►
[src/rtl/sa_pkg.sv]
// sa_pkg: shared types and constants for the systolic-array host interface.
// Holds the FSM state encoding, address region codes and the bit positions
// of the control and status words.
package sa_pkg;

  typedef enum logic [1:0] {
    S_IDLE = 2'd0,
    S_RUN  = 2'd1,
    S_DONE = 2'd2
  } sa_state_e;

  // Address region (top two address bits)
  localparam logic [1:0] RGN_WGT = 2'b00;
  localparam logic [1:0] RGN_ACT = 2'b01;
  localparam logic [1:0] RGN_RES = 2'b10;
  localparam logic [1:0] RGN_CTL = 2'b11;

  // Status word bit positions
  localparam int STAT_BUSY = 0;
  localparam int STAT_DONE = 1;
  localparam int STAT_ERR  = 2;
  localparam int STAT_OVF  = 3;
  localparam int STAT_W    = 4;

  // Control word bit positions
  localparam int CTRL_START = 0;
  localparam int CTRL_CLR   = 1;

endpackage
**src/rtl/sd_crypt_pkg.sv**
```systemverilog
// Shared definitions for the SD XOR block engine: default widths, timeout and FSM state encodings.
package sd_crypt_pkg;

   localparam int DEF_DATA_WIDTH = 512;
   localparam int DEF_KEY_WIDTH  = 128;
   localparam int DEF_NUM_KEYS   = 4;
   localparam int DEF_ADDR_WIDTH = 32;
   localparam int DEF_CNT_WIDTH  = 8;
   localparam int DEF_TIMEOUT    = 65535;

   typedef enum logic [3:0] {
      ST_IDLE    = 4'd0,
      ST_RD_REQ  = 4'd1,
      ST_RD_WAIT = 4'd2,
      ST_XOR     = 4'd3,
      ST_WR_REQ  = 4'd4,
      ST_WR_WAIT = 4'd5,
      ST_NEXT    = 4'd6,
      ST_DONE    = 4'd7,
      ST_ERR     = 4'd8
   } state_t;

   // States in which the engine is waiting on the SD controller and may time out.
   function automatic logic is_timed(input state_t s);
      return (s == ST_RD_REQ) || (s == ST_RD_WAIT) || (s == ST_WR_REQ) || (s == ST_WR_WAIT);
   endfunction

endpackage

```
**src/rtl/sd_key_bank.sv**
```systemverilog
// Key slot storage: NUM_KEYS registers of KEY_WIDTH bits, one write port, asynchronous read port.
module sd_key_bank
   import sd_crypt_pkg::*;
#(
   parameter int KEY_WIDTH = DEF_KEY_WIDTH,
   parameter int NUM_KEYS  = DEF_NUM_KEYS
) (
   input  logic                        clk,
   input  logic                        rst,
   input  logic                        we,
   input  logic [$clog2(NUM_KEYS)-1:0] waddr,
   input  logic [KEY_WIDTH-1:0]        wdata,
   input  logic [$clog2(NUM_KEYS)-1:0] raddr,
   output logic [KEY_WIDTH-1:0]        rdata
);

   logic [KEY_WIDTH-1:0] slots [NUM_KEYS];

   always_ff @(posedge clk or posedge rst) begin
      if (rst) begin
         for (int i = 0; i < NUM_KEYS; i++) slots[i] <= '0;
      end else if (we) begin
         slots[waddr] <= wdata;
      end
   end

   assign rdata = slots[raddr];

endmodule

```
**src/rtl/sd_xor_block_engine.sv**
```systemverilog
// Multi-block in-place XOR cipher engine between the key bank and the SD controller.
// Optional build macro KEY_ROTATE_EN: rotate the working key left by one bit after each block.
module sd_xor_block_engine
   import sd_crypt_pkg::*;
#(
   parameter int DATA_WIDTH = DEF_DATA_WIDTH,
   parameter int KEY_WIDTH  = DEF_KEY_WIDTH,
   parameter int NUM_KEYS   = DEF_NUM_KEYS,
   parameter int ADDR_WIDTH = DEF_ADDR_WIDTH,
   parameter int CNT_WIDTH  = DEF_CNT_WIDTH,
   parameter int TIMEOUT    = DEF_TIMEOUT
) (
   input  logic                        clk,
   input  logic                        rst,
   input  logic                        start,
   input  logic [ADDR_WIDTH-1:0]       base_addr,
   input  logic [CNT_WIDTH-1:0]        blk_count,
   input  logic [$clog2(NUM_KEYS)-1:0] key_sel,
   input  logic                        key_we,
   input  logic [$clog2(NUM_KEYS)-1:0] key_waddr,
   input  logic [KEY_WIDTH-1:0]        key_wdata,
   output logic                        busy,
   output logic                        done,
   output logic                        error,
   output logic [CNT_WIDTH-1:0]        blocks_done,
   input  logic                        sd_ready,
   output logic                        sd_rd_req,
   output logic                        sd_wr_req,
   output logic [ADDR_WIDTH-1:0]       sd_addr,
   input  logic                        sd_rd_valid,
   input  logic [DATA_WIDTH-1:0]       sd_rd_data,
   output logic [DATA_WIDTH-1:0]       sd_wr_data,
   input  logic                        sd_wr_done
);

   localparam int TW   = $clog2(TIMEOUT + 1);
   localparam int REPS = DATA_WIDTH / KEY_WIDTH;

   state_t                state, next_state;
   logic [TW-1:0]         tcnt;
   logic                  timed_out;
   logic [CNT_WIDTH:0]    remaining;
   logic [ADDR_WIDTH-1:0] addr;
   logic [KEY_WIDTH-1:0]  key_rdata;
   logic [KEY_WIDTH-1:0]  work_key;
   logic [DATA_WIDTH-1:0] rd_buf;

   sd_key_bank #(
      .KEY_WIDTH (KEY_WIDTH),
      .NUM_KEYS  (NUM_KEYS)
   ) u_key_bank (
      .clk   (clk),
      .rst   (rst),
      .we    (key_we),
      .waddr (key_waddr),
      .wdata (key_wdata),
      .raddr (key_sel),
      .rdata (key_rdata)
   );

   // A timed state may be occupied for at most TIMEOUT cycles before ERR is entered.
   assign timed_out = (tcnt == TW'(TIMEOUT - 1));

   always_ff @(posedge clk or posedge rst) begin
      if (rst) state <= ST_IDLE;
      else     state <= next_state;
   end

   always_comb begin
      next_state = state;
      case (state)
         ST_IDLE:    if (start) next_state = ST_RD_REQ;
         ST_RD_REQ:  if (sd_ready) next_state = ST_RD_WAIT;
                     else if (timed_out) next_state = ST_ERR;
         ST_RD_WAIT: if (sd_rd_valid) next_state = ST_XOR;
                     else if (timed_out) next_state = ST_ERR;
         ST_XOR:     next_state = ST_WR_REQ;
         ST_WR_REQ:  if (sd_ready) next_state = ST_WR_WAIT;
                     else if (timed_out) next_state = ST_ERR;
         ST_WR_WAIT: if (sd_wr_done) next_state = ST_NEXT;
                     else if (timed_out) next_state = ST_ERR;
         ST_NEXT:    next_state = (remaining != {{CNT_WIDTH{1'b0}}, 1'b1}) ? ST_RD_REQ : ST_DONE;
         ST_DONE:    next_state = ST_IDLE;
         ST_ERR:     next_state = ST_IDLE;
         default:    next_state = ST_IDLE;
      endcase
   end

   always_comb begin
      busy  = 1'b0;
      done  = 1'b0;
      error = 1'b0;
      case (state)
         ST_IDLE: ;
         ST_DONE: done  = 1'b1;
         ST_ERR:  error = 1'b1;
         default: busy  = 1'b1;
      endcase
   end

   always_ff @(posedge clk or posedge rst) begin
      if (rst)                                        tcnt <= '0;
      else if (next_state != state || !is_timed(state)) tcnt <= '0;
      else                                            tcnt <= tcnt + 1'b1;
   end

   // Requests are registered pulses issued on the transition into the matching wait state.
   always_ff @(posedge clk or posedge rst) begin
      if (rst) begin
         sd_rd_req   <= 1'b0;
         sd_wr_req   <= 1'b0;
         addr        <= '0;
         remaining   <= '0;
         blocks_done <= '0;
         work_key    <= '0;
         rd_buf      <= '0;
         sd_wr_data  <= '0;
      end else begin
         sd_rd_req <= (state == ST_RD_REQ) && sd_ready;
         sd_wr_req <= (state == ST_WR_REQ) && sd_ready;
         case (state)
            ST_IDLE: if (start) begin
               addr        <= base_addr;
               remaining   <= (blk_count == '0) ? {1'b1, {CNT_WIDTH{1'b0}}} : {1'b0, blk_count};
               blocks_done <= '0;
               work_key    <= key_rdata;
            end
            ST_RD_WAIT: if (sd_rd_valid) rd_buf <= sd_rd_data;
            ST_XOR:     sd_wr_data <= rd_buf ^ {REPS{work_key}};
            ST_NEXT: begin
               addr        <= addr + 1'b1;
               blocks_done <= blocks_done + 1'b1;
               remaining   <= remaining - 1'b1;
`ifdef KEY_ROTATE_EN
               work_key    <= {work_key[KEY_WIDTH-2:0], work_key[KEY_WIDTH-1]};
`else
               work_key    <= work_key;
`endif
            end
            default: ;
         endcase
      end
   end

   assign sd_addr = addr;

endmodule

```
◄
● **WHAT YOU HAVE TO DO**
For this task, copy every line of the material in which "output" appears.

● **RESULT OF THE EXERCISE**
   output logic [KEY_WIDTH-1:0]        rdata
   output logic                        busy,
   output logic                        done,
   output logic                        error,
   output logic [CNT_WIDTH-1:0]        blocks_done,
   output logic                        sd_rd_req,
   output logic                        sd_wr_req,
   output logic [ADDR_WIDTH-1:0]       sd_addr,
   output logic [DATA_WIDTH-1:0]       sd_wr_data,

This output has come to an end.